WHAT IS REQUIRED -> Begin with the first line of the entries below. Copy each line exactly, stopping after the one that contains "localparam int unsigned DIV_W".

************

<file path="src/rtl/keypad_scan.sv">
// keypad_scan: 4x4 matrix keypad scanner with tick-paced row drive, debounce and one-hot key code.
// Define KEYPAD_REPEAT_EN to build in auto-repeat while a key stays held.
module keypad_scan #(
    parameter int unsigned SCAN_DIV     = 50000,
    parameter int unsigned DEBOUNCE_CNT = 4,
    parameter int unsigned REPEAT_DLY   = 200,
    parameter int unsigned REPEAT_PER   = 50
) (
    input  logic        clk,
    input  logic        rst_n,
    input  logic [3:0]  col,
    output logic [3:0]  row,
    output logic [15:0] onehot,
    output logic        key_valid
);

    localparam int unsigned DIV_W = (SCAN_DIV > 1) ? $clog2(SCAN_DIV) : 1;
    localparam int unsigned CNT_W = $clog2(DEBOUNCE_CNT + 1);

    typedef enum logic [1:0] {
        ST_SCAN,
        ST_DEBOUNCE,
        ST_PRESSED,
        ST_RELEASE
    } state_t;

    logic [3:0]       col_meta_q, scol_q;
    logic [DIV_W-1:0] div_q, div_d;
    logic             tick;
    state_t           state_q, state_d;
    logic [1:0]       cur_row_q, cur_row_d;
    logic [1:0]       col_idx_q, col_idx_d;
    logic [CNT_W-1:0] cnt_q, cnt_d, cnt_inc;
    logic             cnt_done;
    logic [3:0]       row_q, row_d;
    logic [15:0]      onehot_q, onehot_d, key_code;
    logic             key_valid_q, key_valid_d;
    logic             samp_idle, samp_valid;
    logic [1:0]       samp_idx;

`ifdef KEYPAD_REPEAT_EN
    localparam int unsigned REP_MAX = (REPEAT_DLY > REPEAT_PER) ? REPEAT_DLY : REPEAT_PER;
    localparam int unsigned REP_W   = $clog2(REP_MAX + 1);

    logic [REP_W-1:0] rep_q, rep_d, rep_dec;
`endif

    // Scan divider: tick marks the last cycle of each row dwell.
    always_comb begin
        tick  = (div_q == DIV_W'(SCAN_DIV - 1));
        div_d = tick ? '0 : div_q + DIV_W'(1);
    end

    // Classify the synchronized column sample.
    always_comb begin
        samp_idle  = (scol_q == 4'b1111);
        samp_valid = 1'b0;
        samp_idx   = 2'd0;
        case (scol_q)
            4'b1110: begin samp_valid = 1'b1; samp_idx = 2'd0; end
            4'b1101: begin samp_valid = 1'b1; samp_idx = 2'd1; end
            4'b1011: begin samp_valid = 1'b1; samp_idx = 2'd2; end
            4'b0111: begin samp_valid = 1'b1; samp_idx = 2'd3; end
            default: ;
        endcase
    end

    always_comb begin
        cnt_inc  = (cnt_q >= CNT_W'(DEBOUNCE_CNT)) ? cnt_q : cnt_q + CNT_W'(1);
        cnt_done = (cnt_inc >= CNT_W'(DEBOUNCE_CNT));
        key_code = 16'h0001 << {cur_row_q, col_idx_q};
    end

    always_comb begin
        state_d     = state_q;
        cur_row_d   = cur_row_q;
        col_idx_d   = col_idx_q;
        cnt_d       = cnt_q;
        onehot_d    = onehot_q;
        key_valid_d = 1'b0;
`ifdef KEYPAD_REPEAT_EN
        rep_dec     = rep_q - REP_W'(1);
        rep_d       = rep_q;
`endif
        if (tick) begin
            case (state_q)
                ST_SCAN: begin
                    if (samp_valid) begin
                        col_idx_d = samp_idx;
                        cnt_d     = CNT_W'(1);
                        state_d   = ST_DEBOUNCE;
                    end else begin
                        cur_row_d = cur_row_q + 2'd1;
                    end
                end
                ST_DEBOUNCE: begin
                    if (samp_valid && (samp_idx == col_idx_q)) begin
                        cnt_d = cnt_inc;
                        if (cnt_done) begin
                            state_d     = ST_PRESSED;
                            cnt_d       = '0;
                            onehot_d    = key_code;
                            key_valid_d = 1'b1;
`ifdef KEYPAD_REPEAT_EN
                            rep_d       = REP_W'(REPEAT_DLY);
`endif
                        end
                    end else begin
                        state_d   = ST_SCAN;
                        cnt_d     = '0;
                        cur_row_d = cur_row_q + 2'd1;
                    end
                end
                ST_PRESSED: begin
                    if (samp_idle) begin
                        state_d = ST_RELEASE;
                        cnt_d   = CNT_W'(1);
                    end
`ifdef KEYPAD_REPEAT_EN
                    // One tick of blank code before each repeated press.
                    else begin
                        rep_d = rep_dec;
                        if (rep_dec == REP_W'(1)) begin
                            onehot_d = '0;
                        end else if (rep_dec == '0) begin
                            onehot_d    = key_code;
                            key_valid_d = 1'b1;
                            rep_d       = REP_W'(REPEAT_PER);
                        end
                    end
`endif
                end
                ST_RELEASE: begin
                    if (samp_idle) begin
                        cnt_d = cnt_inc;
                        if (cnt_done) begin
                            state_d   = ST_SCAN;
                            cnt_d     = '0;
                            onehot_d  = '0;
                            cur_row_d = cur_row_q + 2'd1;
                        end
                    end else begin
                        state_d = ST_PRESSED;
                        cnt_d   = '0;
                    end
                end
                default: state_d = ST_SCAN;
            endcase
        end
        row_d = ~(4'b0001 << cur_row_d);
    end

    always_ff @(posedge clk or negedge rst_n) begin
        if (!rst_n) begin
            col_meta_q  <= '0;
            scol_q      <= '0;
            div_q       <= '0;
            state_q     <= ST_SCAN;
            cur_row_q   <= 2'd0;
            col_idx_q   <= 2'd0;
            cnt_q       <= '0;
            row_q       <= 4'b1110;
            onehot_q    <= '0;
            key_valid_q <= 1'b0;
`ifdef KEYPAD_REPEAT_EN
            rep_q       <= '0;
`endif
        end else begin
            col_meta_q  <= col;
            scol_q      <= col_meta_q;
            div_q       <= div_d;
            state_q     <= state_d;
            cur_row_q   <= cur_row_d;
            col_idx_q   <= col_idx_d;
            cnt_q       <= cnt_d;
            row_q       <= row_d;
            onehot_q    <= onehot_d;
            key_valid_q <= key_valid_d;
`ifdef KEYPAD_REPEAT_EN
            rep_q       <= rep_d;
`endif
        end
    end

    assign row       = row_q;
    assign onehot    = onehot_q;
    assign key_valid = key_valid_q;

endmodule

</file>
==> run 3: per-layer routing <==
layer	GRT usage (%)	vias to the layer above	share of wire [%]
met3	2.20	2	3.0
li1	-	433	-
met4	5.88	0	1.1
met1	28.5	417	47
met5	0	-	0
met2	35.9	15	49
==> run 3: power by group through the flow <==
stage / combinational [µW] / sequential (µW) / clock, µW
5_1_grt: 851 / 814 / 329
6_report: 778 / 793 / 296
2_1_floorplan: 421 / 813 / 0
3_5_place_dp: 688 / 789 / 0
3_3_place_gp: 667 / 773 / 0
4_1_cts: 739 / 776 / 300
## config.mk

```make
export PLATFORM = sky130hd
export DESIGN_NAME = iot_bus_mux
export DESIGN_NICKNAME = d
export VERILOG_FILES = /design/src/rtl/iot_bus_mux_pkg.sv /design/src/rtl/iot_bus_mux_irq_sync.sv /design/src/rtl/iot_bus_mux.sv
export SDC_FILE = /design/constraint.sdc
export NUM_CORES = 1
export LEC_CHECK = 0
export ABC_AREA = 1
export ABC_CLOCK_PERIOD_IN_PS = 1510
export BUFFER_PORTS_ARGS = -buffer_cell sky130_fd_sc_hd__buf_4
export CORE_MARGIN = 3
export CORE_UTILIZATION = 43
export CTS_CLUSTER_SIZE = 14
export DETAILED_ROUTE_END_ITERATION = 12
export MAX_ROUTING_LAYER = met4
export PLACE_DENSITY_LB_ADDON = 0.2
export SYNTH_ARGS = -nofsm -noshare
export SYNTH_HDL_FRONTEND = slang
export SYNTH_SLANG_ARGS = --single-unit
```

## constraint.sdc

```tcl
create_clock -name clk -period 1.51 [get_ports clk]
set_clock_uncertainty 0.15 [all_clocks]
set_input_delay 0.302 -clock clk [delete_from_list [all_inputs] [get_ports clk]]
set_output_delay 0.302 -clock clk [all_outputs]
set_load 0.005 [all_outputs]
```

************

RESULT OF THIS EXERCISE ->
<file path="src/rtl/keypad_scan.sv">
// keypad_scan: 4x4 matrix keypad scanner with tick-paced row drive, debounce and one-hot key code.
// Define KEYPAD_REPEAT_EN to build in auto-repeat while a key stays held.
module keypad_scan #(
    parameter int unsigned SCAN_DIV     = 50000,
    parameter int unsigned DEBOUNCE_CNT = 4,
    parameter int unsigned REPEAT_DLY   = 200,
    parameter int unsigned REPEAT_PER   = 50
) (
    input  logic        clk,
    input  logic        rst_n,
    input  logic [3:0]  col,
    output logic [3:0]  row,
    output logic [15:0] onehot,
    output logic        key_valid
);

    localparam int unsigned DIV_W = (SCAN_DIV > 1) ? $clog2(SCAN_DIV) : 1;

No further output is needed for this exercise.